**Task to complete:** Type out all the data below, word for word.

(Saved entries)
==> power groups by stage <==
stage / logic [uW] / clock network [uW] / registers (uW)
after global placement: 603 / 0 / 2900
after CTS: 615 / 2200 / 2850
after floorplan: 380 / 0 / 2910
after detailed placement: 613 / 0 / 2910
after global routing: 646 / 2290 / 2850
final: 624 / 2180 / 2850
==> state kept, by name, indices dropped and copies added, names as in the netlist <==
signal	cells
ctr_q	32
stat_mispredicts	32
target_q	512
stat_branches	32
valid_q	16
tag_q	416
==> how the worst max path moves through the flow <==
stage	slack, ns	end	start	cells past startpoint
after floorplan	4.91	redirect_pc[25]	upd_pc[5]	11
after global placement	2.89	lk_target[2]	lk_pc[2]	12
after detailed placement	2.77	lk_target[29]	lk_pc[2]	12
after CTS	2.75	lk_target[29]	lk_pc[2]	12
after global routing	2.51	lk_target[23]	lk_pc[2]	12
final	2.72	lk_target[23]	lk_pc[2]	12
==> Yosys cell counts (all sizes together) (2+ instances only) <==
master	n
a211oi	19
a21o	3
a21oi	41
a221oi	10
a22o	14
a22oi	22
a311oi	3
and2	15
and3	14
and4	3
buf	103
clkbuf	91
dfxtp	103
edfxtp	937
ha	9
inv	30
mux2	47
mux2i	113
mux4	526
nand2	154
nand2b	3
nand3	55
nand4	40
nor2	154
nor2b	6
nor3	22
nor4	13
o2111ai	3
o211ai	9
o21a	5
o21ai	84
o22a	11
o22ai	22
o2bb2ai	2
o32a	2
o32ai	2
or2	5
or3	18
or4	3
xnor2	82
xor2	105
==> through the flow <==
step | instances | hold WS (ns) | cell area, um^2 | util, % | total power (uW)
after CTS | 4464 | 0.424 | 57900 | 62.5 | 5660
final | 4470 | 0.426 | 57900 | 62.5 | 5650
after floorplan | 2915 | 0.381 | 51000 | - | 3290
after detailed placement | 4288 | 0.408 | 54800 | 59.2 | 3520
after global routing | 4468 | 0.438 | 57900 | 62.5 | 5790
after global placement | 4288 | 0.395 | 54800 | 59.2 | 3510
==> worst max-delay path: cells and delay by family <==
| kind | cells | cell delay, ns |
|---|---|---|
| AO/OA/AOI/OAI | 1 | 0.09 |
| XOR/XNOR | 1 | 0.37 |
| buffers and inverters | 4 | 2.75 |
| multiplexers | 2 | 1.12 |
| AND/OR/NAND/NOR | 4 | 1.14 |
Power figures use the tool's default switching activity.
[src/rtl/barker_pkg.sv]
// Shared Barker code constants and width helper for the sliding correlator.
package barker_pkg;

    localparam logic [6:0]  BARKER_7  = 7'b1110010;
    localparam logic [10:0] BARKER_11 = 11'b11100010010;
    localparam logic [12:0] BARKER_13 = 13'b1111100110101;

    // Bits needed to hold a count in 0..len.
    function automatic int score_w(input int len);
        return $clog2(len + 1);
    endfunction

endpackage

[src/rtl/barker_popcount.sv]
// Combinational population count of a WIDTH-bit vector.
module barker_popcount #(
    parameter int WIDTH = 11
) (
    input  logic [WIDTH-1:0]           vec_i,
    output logic [$clog2(WIDTH+1)-1:0] cnt_o
);

    localparam int CW = $clog2(WIDTH + 1);

    always_comb begin
        cnt_o = '0;
        for (int i = 0; i < WIDTH; i++) begin
            cnt_o = cnt_o + CW'(vec_i[i]);
        end
    end

endmodule

[src/rtl/correlation_barker_sliding.sv]
// Sliding-window Barker correlator: one scored beat out per accepted bit in,
// with tolerance-based detect flag and a per-packet hit counter.
module correlation_barker_sliding
    import barker_pkg::*;
#(
    parameter int SEQ_LEN    = 11,
    parameter     TARGET_SEQ = BARKER_11,
    parameter int MAX_ERR    = 0,
    parameter int CNT_W      = 8
) (
    input  logic                         i_clk,
    input  logic                         i_rst_n,
    input  logic                         s_tdata,
    input  logic                         s_tvalid,
    input  logic                         s_tlast,
    output logic                         s_tready,
    output logic [score_w(SEQ_LEN)-1:0]  m_tdata,
    output logic                         m_tuser,
    output logic                         m_tlast,
    output logic                         m_tvalid,
    input  logic                         m_tready,
    output logic [CNT_W-1:0]             o_hit_cnt
);

    localparam int SW = score_w(SEQ_LEN);
    localparam logic [SEQ_LEN-1:0] TGT = SEQ_LEN'(TARGET_SEQ);

    if (SEQ_LEN < 2 || SEQ_LEN > 32) begin : g_bad_len
        $error("correlation_barker_sliding: SEQ_LEN must be in 2..32");
    end
    if (MAX_ERR < 0 || MAX_ERR >= SEQ_LEN) begin : g_bad_err
        $error("correlation_barker_sliding: MAX_ERR must be in 0..SEQ_LEN-1");
    end
    if ($bits(TARGET_SEQ) != SEQ_LEN) begin : g_bad_tgt
        $error("correlation_barker_sliding: TARGET_SEQ width must equal SEQ_LEN");
    end

    // Only the newest SEQ_LEN-1 bits need storing; the incoming bit completes the window.
    logic [SEQ_LEN-2:0] win_q, win_d;
    logic [SW-1:0]      fill_q, fill_d;
    logic               first_q, first_d;
    logic [SW-1:0]      tdata_q, tdata_d;
    logic               tuser_q, tuser_d;
    logic               tlast_q, tlast_d;
    logic               tvalid_q, tvalid_d;
    logic [CNT_W-1:0]   hit_q, hit_d;

    logic [SEQ_LEN-1:0] win_n;
    logic [SW-1:0]      fill_n;
    logic [SW-1:0]      mism;
    logic               det;
    logic               accept;

    assign s_tready = ~tvalid_q | m_tready;
    assign accept   = s_tvalid & s_tready;

    assign win_n  = {win_q, s_tdata};
    assign fill_n = (fill_q == SW'(SEQ_LEN)) ? fill_q : fill_q + SW'(1);

    barker_popcount #(.WIDTH(SEQ_LEN)) u_pop (
        .vec_i (win_n ^ TGT),
        .cnt_o (mism)
    );

    assign det = (fill_n == SW'(SEQ_LEN)) & (mism <= SW'(MAX_ERR));

    always_comb begin
        win_d    = win_q;
        fill_d   = fill_q;
        first_d  = first_q;
        tdata_d  = tdata_q;
        tuser_d  = tuser_q;
        tlast_d  = tlast_q;
        tvalid_d = tvalid_q;
        hit_d    = hit_q;
        if (accept) begin
            // A tlast beat scores with its own bit, then clears history so codes never span packets.
            win_d    = s_tlast ? '0 : win_n[SEQ_LEN-2:0];
            fill_d   = s_tlast ? '0 : fill_n;
            first_d  = s_tlast;
            tdata_d  = SW'(SEQ_LEN) - mism;
            tuser_d  = det;
            tlast_d  = s_tlast;
            tvalid_d = 1'b1;
            if (first_q)
                hit_d = CNT_W'(det);
            else if (hit_q != '1)
                hit_d = hit_q + CNT_W'(det);
        end else if (m_tready) begin
            tvalid_d = 1'b0;
        end
    end

    always_ff @(posedge i_clk or negedge i_rst_n) begin
        if (!i_rst_n) begin
            win_q    <= '0;
            fill_q   <= '0;
            first_q  <= 1'b1;
            tdata_q  <= '0;
            tuser_q  <= 1'b0;
            tlast_q  <= 1'b0;
            tvalid_q <= 1'b0;
            hit_q    <= '0;
        end else begin
            win_q    <= win_d;
            fill_q   <= fill_d;
            first_q  <= first_d;
            tdata_q  <= tdata_d;
            tuser_q  <= tuser_d;
            tlast_q  <= tlast_d;
            tvalid_q <= tvalid_d;
            hit_q    <= hit_d;
        end
    end

    assign m_tdata   = tdata_q;
    assign m_tuser   = tuser_q;
    assign m_tlast   = tlast_q;
    assign m_tvalid  = tvalid_q;
    assign o_hit_cnt = hit_q;

endmodule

**Answer space:**
==> power groups by stage <==
stage / logic [uW] / clock network [uW] / registers (uW)
after global placement: 603 / 0 / 2900
after CTS: 615 / 2200 / 2850
after floorplan: 380 / 0 / 2910
after detailed placement: 613 / 0 / 2910
after global routing: 646 / 2290 / 2850
final: 624 / 2180 / 2850
==> state kept, by name, indices dropped and copies added, names as in the netlist <==
signal	cells
ctr_q	32
stat_mispredicts	32
target_q	512
stat_branches	32
valid_q	16
tag_q	416
==> how the worst max path moves through the flow <==
stage	slack, ns	end	start	cells past startpoint
after floorplan	4.91	redirect_pc[25]	upd_pc[5]	11
after global placement	2.89	lk_target[2]	lk_pc[2]	12
after detailed placement	2.77	lk_target[29]	lk_pc[2]	12
after CTS	2.75	lk_target[29]	lk_pc[2]	12
after global routing	2.51	lk_target[23]	lk_pc[2]	12
final	2.72	lk_target[23]	lk_pc[2]	12
==> Yosys cell counts (all sizes together) (2+ instances only) <==
master	n
a211oi	19
a21o	3
a21oi	41
a221oi	10
a22o	14
a22oi	22
a311oi	3
and2	15
and3	14
and4	3
buf	103
clkbuf	91
dfxtp	103
edfxtp	937
ha	9
inv	30
mux2	47
mux2i	113
mux4	526
nand2	154
nand2b	3
nand3	55
nand4	40
nor2	154
nor2b	6
nor3	22
nor4	13
o2111ai	3
o211ai	9
o21a	5
o21ai	84
o22a	11
o22ai	22
o2bb2ai	2
o32a	2
o32ai	2
or2	5
or3	18
or4	3
xnor2	82
xor2	105
==> through the flow <==
step | instances | hold WS (ns) | cell area, um^2 | util, % | total power (uW)
after CTS | 4464 | 0.424 | 57900 | 62.5 | 5660
final | 4470 | 0.426 | 57900 | 62.5 | 5650
after floorplan | 2915 | 0.381 | 51000 | - | 3290
after detailed placement | 4288 | 0.408 | 54800 | 59.2 | 3520
after global routing | 4468 | 0.438 | 57900 | 62.5 | 5790
after global placement | 4288 | 0.395 | 54800 | 59.2 | 3510
==> worst max-delay path: cells and delay by family <==
| kind | cells | cell delay, ns |
|---|---|---|
| AO/OA/AOI/OAI | 1 | 0.09 |
| XOR/XNOR | 1 | 0.37 |
| buffers and inverters | 4 | 2.75 |
| multiplexers | 2 | 1.12 |
| AND/OR/NAND/NOR | 4 | 1.14 |
Power figures use the tool's default switching activity.
[src/rtl/barker_pkg.sv]
// Shared Barker code constants and width helper for the sliding correlator.
package barker_pkg;

    localparam logic [6:0]  BARKER_7  = 7'b1110010;
    localparam logic [10:0] BARKER_11 = 11'b11100010010;
    localparam logic [12:0] BARKER_13 = 13'b1111100110101;

    // Bits needed to hold a count in 0..len.
    function automatic int score_w(input int len);
        return $clog2(len + 1);
    endfunction

endpackage

[src/rtl/barker_popcount.sv]
// Combinational population count of a WIDTH-bit vector.
module barker_popcount #(
    parameter int WIDTH = 11
) (
    input  logic [WIDTH-1:0]           vec_i,
    output logic [$clog2(WIDTH+1)-1:0] cnt_o
);

    localparam int CW = $clog2(WIDTH + 1);

    always_comb begin
        cnt_o = '0;
        for (int i = 0; i < WIDTH; i++) begin
            cnt_o = cnt_o + CW'(vec_i[i]);
        end
    end

endmodule

[src/rtl/correlation_barker_sliding.sv]
// Sliding-window Barker correlator: one scored beat out per accepted bit in,
// with tolerance-based detect flag and a per-packet hit counter.
module correlation_barker_sliding
    import barker_pkg::*;
#(
    parameter int SEQ_LEN    = 11,
    parameter     TARGET_SEQ = BARKER_11,
    parameter int MAX_ERR    = 0,
    parameter int CNT_W      = 8
) (
    input  logic                         i_clk,
    input  logic                         i_rst_n,
    input  logic                         s_tdata,
    input  logic                         s_tvalid,
    input  logic                         s_tlast,
    output logic                         s_tready,
    output logic [score_w(SEQ_LEN)-1:0]  m_tdata,
    output logic                         m_tuser,
    output logic                         m_tlast,
    output logic                         m_tvalid,
    input  logic                         m_tready,
    output logic [CNT_W-1:0]             o_hit_cnt
);

    localparam int SW = score_w(SEQ_LEN);
    localparam logic [SEQ_LEN-1:0] TGT = SEQ_LEN'(TARGET_SEQ);

    if (SEQ_LEN < 2 || SEQ_LEN > 32) begin : g_bad_len
        $error("correlation_barker_sliding: SEQ_LEN must be in 2..32");
    end
    if (MAX_ERR < 0 || MAX_ERR >= SEQ_LEN) begin : g_bad_err
        $error("correlation_barker_sliding: MAX_ERR must be in 0..SEQ_LEN-1");
    end
    if ($bits(TARGET_SEQ) != SEQ_LEN) begin : g_bad_tgt
        $error("correlation_barker_sliding: TARGET_SEQ width must equal SEQ_LEN");
    end

    // Only the newest SEQ_LEN-1 bits need storing; the incoming bit completes the window.
    logic [SEQ_LEN-2:0] win_q, win_d;
    logic [SW-1:0]      fill_q, fill_d;
    logic               first_q, first_d;
    logic [SW-1:0]      tdata_q, tdata_d;
    logic               tuser_q, tuser_d;
    logic               tlast_q, tlast_d;
    logic               tvalid_q, tvalid_d;
    logic [CNT_W-1:0]   hit_q, hit_d;

    logic [SEQ_LEN-1:0] win_n;
    logic [SW-1:0]      fill_n;
    logic [SW-1:0]      mism;
    logic               det;
    logic               accept;

    assign s_tready = ~tvalid_q | m_tready;
    assign accept   = s_tvalid & s_tready;

    assign win_n  = {win_q, s_tdata};
    assign fill_n = (fill_q == SW'(SEQ_LEN)) ? fill_q : fill_q + SW'(1);

    barker_popcount #(.WIDTH(SEQ_LEN)) u_pop (
        .vec_i (win_n ^ TGT),
        .cnt_o (mism)
    );

    assign det = (fill_n == SW'(SEQ_LEN)) & (mism <= SW'(MAX_ERR));

    always_comb begin
        win_d    = win_q;
        fill_d   = fill_q;
        first_d  = first_q;
        tdata_d  = tdata_q;
        tuser_d  = tuser_q;
        tlast_d  = tlast_q;
        tvalid_d = tvalid_q;
        hit_d    = hit_q;
        if (accept) begin
            // A tlast beat scores with its own bit, then clears history so codes never span packets.
            win_d    = s_tlast ? '0 : win_n[SEQ_LEN-2:0];
            fill_d   = s_tlast ? '0 : fill_n;
            first_d  = s_tlast;
            tdata_d  = SW'(SEQ_LEN) - mism;
            tuser_d  = det;
            tlast_d  = s_tlast;
            tvalid_d = 1'b1;
            if (first_q)
                hit_d = CNT_W'(det);
            else if (hit_q != '1)
                hit_d = hit_q + CNT_W'(det);
        end else if (m_tready) begin
            tvalid_d = 1'b0;
        end
    end

    always_ff @(posedge i_clk or negedge i_rst_n) begin
        if (!i_rst_n) begin
            win_q    <= '0;
            fill_q   <= '0;
            first_q  <= 1'b1;
            tdata_q  <= '0;
            tuser_q  <= 1'b0;
            tlast_q  <= 1'b0;
            tvalid_q <= 1'b0;
            hit_q    <= '0;
        end else begin
            win_q    <= win_d;
            fill_q   <= fill_d;
            first_q  <= first_d;
            tdata_q  <= tdata_d;
            tuser_q  <= tuser_d;
            tlast_q  <= tlast_d;
            tvalid_q <= tvalid_d;
            hit_q    <= hit_d;
        end
    end

    assign m_tdata   = tdata_q;
    assign m_tuser   = tuser_q;
    assign m_tlast   = tlast_q;
    assign m_tvalid  = tvalid_q;
    assign o_hit_cnt = hit_q;

endmodule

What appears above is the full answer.